Russian President Vladimir Putin on Monday told British Prime Minister Boris Johnson that Moscow will insist on Western guarantees precluding NATO’s expansion to Ukraine.
A recent Russian troop buildup near Ukraine has drawn Ukrainian and Western fears of an invasion, and U.S. President Joe Biden last week warned Putin of “severe consequences” if Moscow attacks its neighbor.
Putin has denied plans of launching an attack, but prodded Western leaders to provide a legal pledge that NATO wouldn’t expand to Ukraine.
In Monday’s call with Johnson, Putin reaffirmed Moscow’s concern about the “development of Ukraine’s territory” by NATO’s members, saying that it “poses a direct threat to Russia’s security.”
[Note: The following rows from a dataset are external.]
$ cat config.mk
export PLATFORM = sky130hd
export DESIGN_NAME = riscv_ahb_ram_ctrl
export DESIGN_NICKNAME = d
export VERILOG_FILES = /design/src/rtl/riscv_ahb_ram_ctrl.sv
export SDC_FILE = /design/constraint.sdc
export NUM_CORES = 1
export LEC_CHECK = 0
export ABC_CLOCK_PERIOD_IN_PS = 4200
export BUFFER_PORTS_ARGS = -buffer_cell sky130_fd_sc_hd__buf_2
export CAP_MARGIN = 10
export CORE_AREA = 2 2 88 65
export DETAILED_ROUTE_END_ITERATION = 8
export DIE_AREA = 0 0 90 67
export PLACE_DENSITY = 0.8
export SLEW_MARGIN = 30
export SYNTH_ARGS = -nofsm -noshare
export SYNTH_HDL_FRONTEND = slang
export SYNTH_SLANG_ARGS = --single-unit
$ cat constraint.sdc
create_clock -name clk_i -period 4.2 [get_ports clk_i]
set_input_delay 0.21 -clock clk_i [delete_from_list [all_inputs] [get_ports clk_i]]
set_output_delay 0.21 -clock clk_i [all_outputs]
set_load 0.02 [all_outputs]
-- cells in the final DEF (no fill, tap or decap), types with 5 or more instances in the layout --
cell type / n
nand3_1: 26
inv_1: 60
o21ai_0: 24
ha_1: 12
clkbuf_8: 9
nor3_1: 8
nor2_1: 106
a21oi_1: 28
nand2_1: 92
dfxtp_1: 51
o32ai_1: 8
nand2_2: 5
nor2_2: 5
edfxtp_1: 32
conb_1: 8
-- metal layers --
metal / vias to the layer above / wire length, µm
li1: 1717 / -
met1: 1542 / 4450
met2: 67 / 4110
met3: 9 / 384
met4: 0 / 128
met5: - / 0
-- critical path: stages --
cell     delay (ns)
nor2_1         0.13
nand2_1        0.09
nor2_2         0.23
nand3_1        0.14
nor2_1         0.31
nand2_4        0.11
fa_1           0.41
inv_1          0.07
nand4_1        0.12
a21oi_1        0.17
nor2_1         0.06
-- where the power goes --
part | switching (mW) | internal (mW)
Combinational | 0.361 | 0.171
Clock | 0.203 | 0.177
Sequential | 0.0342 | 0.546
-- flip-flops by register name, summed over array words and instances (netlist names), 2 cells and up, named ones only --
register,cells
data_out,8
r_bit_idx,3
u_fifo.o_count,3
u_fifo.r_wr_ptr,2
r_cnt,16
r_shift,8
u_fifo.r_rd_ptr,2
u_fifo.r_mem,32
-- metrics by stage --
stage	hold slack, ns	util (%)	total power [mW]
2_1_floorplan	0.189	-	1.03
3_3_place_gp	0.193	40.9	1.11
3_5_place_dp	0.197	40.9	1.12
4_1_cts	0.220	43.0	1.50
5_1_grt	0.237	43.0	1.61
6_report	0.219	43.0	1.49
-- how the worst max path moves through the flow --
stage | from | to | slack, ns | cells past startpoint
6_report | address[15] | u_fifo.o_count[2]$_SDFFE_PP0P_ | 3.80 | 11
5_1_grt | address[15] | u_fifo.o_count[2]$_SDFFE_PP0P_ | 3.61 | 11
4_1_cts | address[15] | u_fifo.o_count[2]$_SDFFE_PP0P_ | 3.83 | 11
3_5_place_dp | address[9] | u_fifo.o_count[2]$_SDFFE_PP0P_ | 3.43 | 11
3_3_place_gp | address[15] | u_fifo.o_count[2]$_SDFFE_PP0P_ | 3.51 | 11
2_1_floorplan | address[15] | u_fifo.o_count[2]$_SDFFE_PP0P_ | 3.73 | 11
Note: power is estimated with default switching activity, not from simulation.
[src/rtl/seg_scan_pkg.sv]
// seg_scan_pkg
// Shared constants and types for the seven-segment scan controller.
//   NUM_DIGITS  - number of digit commons on the display
//   SEG_BLANK   - segment bus value with every segment dark
//   COM_OFF     - common bus value with every digit switched off (active-low)
//   HEX_SEG     - hex digit to segment pattern, bit order gfedcba, active-high
//   seg_state_e - per-slot state: BLANK (dead time) or DRIVE
package seg_scan_pkg;

    localparam int         NUM_DIGITS = 8;
    localparam logic [6:0] SEG_BLANK  = 7'h00;
    localparam logic [7:0] COM_OFF    = 8'hFF;

    // Entry k holds the pattern for hex digit k (entry 0 is the rightmost).
    localparam logic [15:0][6:0] HEX_SEG = {
        7'h71, 7'h79, 7'h5E, 7'h39,   // F E d C
        7'h7C, 7'h77, 7'h6F, 7'h7F,   // b A 9 8
        7'h07, 7'h7D, 7'h6D, 7'h66,   // 7 6 5 4
        7'h4F, 7'h5B, 7'h06, 7'h3F    // 3 2 1 0
    };

    typedef enum logic {
        BLANK = 1'b0,
        DRIVE = 1'b1
    } seg_state_e;

endpackage

[src/rtl/seg_scan_ctrl_if.sv]
// seg_scan_ctrl_if
// Bundles the upstream load bus and the display-side outputs of the scan
// controller.
//   master : upstream logic / bench (drives load, value, digit_en)
//   slave  : seg_scan_ctrl (drives data, com, pending, frame_done, dbg_state)
//
// Transfer rule: load is a single-cycle strobe with no ready. value is
// captured on every rising edge where load is high; the controller always
// accepts, and a newer load replaces a value still awaiting the frame swap.
interface seg_scan_ctrl_if;
    import seg_scan_pkg::*;

    logic        load;
    logic [31:0] value;
    logic [7:0]  digit_en;
    logic [6:0]  data;
    logic [7:0]  com;
    logic        pending;
    logic        frame_done;
    seg_state_e  dbg_state;

    modport master (
        output load, value, digit_en,
        input  data, com, pending, frame_done, dbg_state
    );

    modport slave (
        input  load, value, digit_en,
        output data, com, pending, frame_done, dbg_state
    );

endinterface

[src/rtl/seg_hex_decode.sv]
// seg_hex_decode
// Combinational hex digit to seven-segment decoder.
//   hex_i : 4-bit hex digit
//   seg_o : segments a..g on bits 0..6, active-high
module seg_hex_decode
    import seg_scan_pkg::*;
(
    input  logic [3:0] hex_i,
    output logic [6:0] seg_o
);

    assign seg_o = HEX_SEG[hex_i];

endmodule

[src/rtl/seg_scan_ctrl.sv]
// seg_scan_ctrl
// Time-multiplexed scan controller for an 8-digit common-cathode display.
// A double-buffered 32-bit value is shown one hex digit per slot; a newly
// loaded value is promoted to the active buffer only at the frame boundary.
//   clock : system clock, rising edge
//   reset : asynchronous, active-high
//   bus   : seg_scan_ctrl_if.slave (load/value/digit_en in;
//           data/com/pending/frame_done/dbg_state out)
// Parameters: DIV (cycles per slot, 2..65535), DEAD (blanking cycles at the
// start of each slot, 1..DIV-1).
// Build option: define SEG_SCAN_BLANK_EN to blank all commons for the first
// DEAD cycles of each slot; otherwise every slot drives for all DIV cycles.
module seg_scan_ctrl
    import seg_scan_pkg::*;
#(
    parameter int DIV  = 1000,
    parameter int DEAD = 16
) (
    input  logic            clock,
    input  logic            reset,
    seg_scan_ctrl_if.slave  bus
);

`ifdef SEG_SCAN_BLANK_EN
    localparam bit BLANK_EN = 1'b1;
`else
    localparam bit BLANK_EN = 1'b0;
`endif

    localparam logic [15:0] PRESC_LAST = 16'(DIV - 1);
    localparam logic [15:0] DEAD_L     = 16'(DEAD);

    logic [15:0] presc_q, presc_d;
    logic [2:0]  idx_q, idx_d;
    logic [31:0] active_q, active_d;
    logic [31:0] pbuf_q, pbuf_d;
    logic        pending_q, pending_d;
    logic        frame_done_q;

    seg_state_e  state_q;
    logic [6:0]  data_q;
    logic [7:0]  com_q;

    logic        slot_end;
    logic        frame_end;
    logic [3:0]  cur_digit;
    logic [6:0]  cur_seg;
    logic [7:0]  com_drive;

    always_comb begin
        slot_end  = (presc_q == PRESC_LAST);
        frame_end = slot_end && (idx_q == 3'd7);

        presc_d = slot_end ? 16'd0 : presc_q + 16'd1;
        idx_d   = slot_end ? idx_q + 3'd1 : idx_q;

        // Swap reads the old pending buffer, so a load on the boundary edge
        // stays pending for the following frame.
        active_d  = (frame_end && pending_q) ? pbuf_q : active_q;
        pbuf_d    = bus.load ? bus.value : pbuf_q;
        pending_d = bus.load ? 1'b1 : (frame_end ? 1'b0 : pending_q);

        cur_digit = active_q[{idx_q, 2'b00} +: 4];
        com_drive = bus.digit_en[idx_q] ? ~(8'h01 << idx_q) : COM_OFF;
    end

    seg_hex_decode u_dec (
        .hex_i (cur_digit),
        .seg_o (cur_seg)
    );

    always_ff @(posedge clock or posedge reset) begin
        if (reset) begin
            presc_q      <= 16'd0;
            idx_q        <= 3'd0;
            active_q     <= 32'd0;
            pbuf_q       <= 32'd0;
            pending_q    <= 1'b0;
            frame_done_q <= 1'b0;
        end else begin
            presc_q      <= presc_d;
            idx_q        <= idx_d;
            active_q     <= active_d;
            pbuf_q       <= pbuf_d;
            pending_q    <= pending_d;
            // Registered so it is high during the boundary cycle itself.
            frame_done_q <= (idx_d == 3'd7) && (presc_d == PRESC_LAST);
        end
    end

    // Slot FSM with registered outputs. The state is chosen from the
    // prescaler of the current cycle, so outputs lag internal state by one.
    always_ff @(posedge clock or posedge reset) begin
        if (reset) begin
            state_q <= BLANK;
            data_q  <= SEG_BLANK;
            com_q   <= COM_OFF;
        end else if (BLANK_EN && (presc_q < DEAD_L)) begin
            state_q <= BLANK;
            data_q  <= SEG_BLANK;
            com_q   <= COM_OFF;
        end else begin
            state_q <= DRIVE;
            data_q  <= cur_seg;
            com_q   <= com_drive;
        end
    end

    assign bus.data       = data_q;
    assign bus.com        = com_q;
    assign bus.pending    = pending_q;
    assign bus.frame_done = frame_done_q;
    assign bus.dbg_state  = state_q;

endmodule
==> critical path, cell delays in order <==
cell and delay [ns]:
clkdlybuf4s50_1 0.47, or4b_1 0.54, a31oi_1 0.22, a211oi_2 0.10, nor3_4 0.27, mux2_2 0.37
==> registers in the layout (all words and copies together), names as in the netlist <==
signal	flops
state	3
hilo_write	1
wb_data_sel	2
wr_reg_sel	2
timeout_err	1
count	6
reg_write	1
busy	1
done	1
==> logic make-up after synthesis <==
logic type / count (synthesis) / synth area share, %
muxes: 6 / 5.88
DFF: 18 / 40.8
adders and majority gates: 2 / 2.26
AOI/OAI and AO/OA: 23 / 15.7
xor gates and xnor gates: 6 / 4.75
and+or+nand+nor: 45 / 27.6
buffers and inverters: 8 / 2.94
[config.mk]
export PLATFORM = sky130hd
export DESIGN_NAME = sum_group_accumulator
export DESIGN_NICKNAME = d
export VERILOG_FILES = /design/src/rtl/flow_control_pkg.sv /design/src/rtl/sum_group_accumulator.sv
export SDC_FILE = /design/constraint.sdc
export NUM_CORES = 1
export LEC_CHECK = 0
export ABC_AREA = 1
export BUFFER_PORTS_ARGS = -buffer_cell sky130_fd_sc_hd__buf_2
export CORE_ASPECT_RATIO = 0.6
export CORE_UTILIZATION = 35
export CTS_BUF_LIST = sky130_fd_sc_hd__clkbuf_16
export DETAILED_ROUTE_END_ITERATION = 8
export HOLD_SLACK_MARGIN = 0.15
export PLACE_DENSITY = 0.6
export SYNTH_ARGS = -nofsm -noshare
export SYNTH_HDL_FRONTEND = slang
export SYNTH_SLANG_ARGS = --single-unit
export TNS_END_PERCENT = 100
[constraint.sdc]
create_clock -name clk -period 1.4 [get_ports clk]
set_input_delay 0.21 -clock clk [delete_from_list [all_inputs] [get_ports clk]]
set_output_delay 0.21 -clock clk [all_outputs]
set_load 0.005 [all_outputs]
Russia has responded to the ouster of Ukraine’s Moscow-friendly president by annexing the Ukrainian Crimean Peninsula in 2014 and throwing its support behind a separatist insurgency in the country’s east. More than seven years of fighting has killed over 14,000 people and devastated Ukraine’s industrial heartland called Donbas.
Moscow has bristled at NATO’s joint drills with Ukrainian forces and warned that the alliance’s expansion to Ukraine would represent a “red line” for Russia.
In Monday’s call with Johnson, Putin emphasized the need to “immediately begin negotiations to work out clear international legal agreements that would exclude any further NATO’s expansion eastward and the deployment of weapons threatening Russia in neighbouring countries, primarily in Ukraine.”
The Russian leader said that Russia will soon submit a draft document outlining the demands, according to the Kremlin.